▶ _Task prompt_
"enum" is the word to look for; copy each line of the listing where it occurs.
————
### src/include/dhp_pkg.sv
package dhp_pkg;

    // =====================================================================
    // timing
    // =====================================================================
    localparam int CLK_PERIOD_NS  = 4;
    localparam int CLK_MHZ        = 250;
    localparam int STEP_PULSE_NS  = 1000;
    localparam int STEP_PULSE_CYC = (STEP_PULSE_NS + CLK_PERIOD_NS - 1) / CLK_PERIOD_NS;
    localparam int STEP_UNIT_US   = 1000;
    localparam int STEP_UNIT_CYC  = STEP_UNIT_US * CLK_MHZ;
    localparam int CNT_W          = 24;

    // =====================================================================
    // register map (byte addresses)
    // =====================================================================
    localparam logic [7:0] ADDR_CMD      = 8'h00;
    localparam logic [7:0] ADDR_TARGET   = 8'h04;
    localparam logic [7:0] ADDR_STEP     = 8'h08;
    localparam logic [7:0] ADDR_STATUS   = 8'h0c;
    localparam logic [7:0] ADDR_SENSE    = 8'h10;
    localparam logic [7:0] ADDR_ID       = 8'h14;
    localparam logic [7:0] ADDR_RP_STAT  = 8'h18;
    localparam int         CMD_DRV_LSB   = 4;
    localparam logic [3:0] STEP_RST      = 4'h0;
    localparam logic [6:0] RECAL_MAX     = 7'd79;
    localparam logic [1:0] IDX_LIMIT     = 2'd2;
    localparam int         NUM_DRV       = 4;

    // =====================================================================
    // codes and carriers
    // =====================================================================
    localparam logic [1:0] IC_NORMAL = 2'h0;
    localparam logic [1:0] IC_ABNORM = 2'h1;
    localparam logic [1:0] IC_INVAL  = 2'h2;
    localparam logic [1:0] IC_POLL   = 2'h3;

    typedef enum logic [3:0] {
        OP_NONE   = 4'h0,
        OP_RECAL  = 4'h1,
        OP_SEEK   = 4'h2,
        OP_RDPOS  = 4'h3,
        OP_SENSE  = 4'h4,
        OP_PWRDN  = 4'h5,
        OP_PWRUP  = 4'h6
    } dhp_op_t;

    typedef enum logic [1:0] {
        SK_IDLE  = 2'b00,
        SK_CHECK = 2'b01,
        SK_PULSE = 2'b10,
        SK_WAIT  = 2'b11
    } dhp_sk_state_t;

    typedef struct packed {
        logic [1:0] ic;
        logic       se;
        logic       ec;
        logic       nr;
        logic       hd;
        logic [1:0] ds;
    } dhp_st0_t;

    typedef struct packed {
        logic [1:0] ic;
        logic       se;
        logic       ec;
    } dhp_seek_res_t;

    typedef struct packed {
        logic [7:0] cyl;
        logic [7:0] head;
        logic [7:0] sec;
        logic [7:0] size;
    } dhp_id_t;

endpackage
————
▶ _Response area_
    typedef enum logic [3:0] {
    typedef enum logic [1:0] {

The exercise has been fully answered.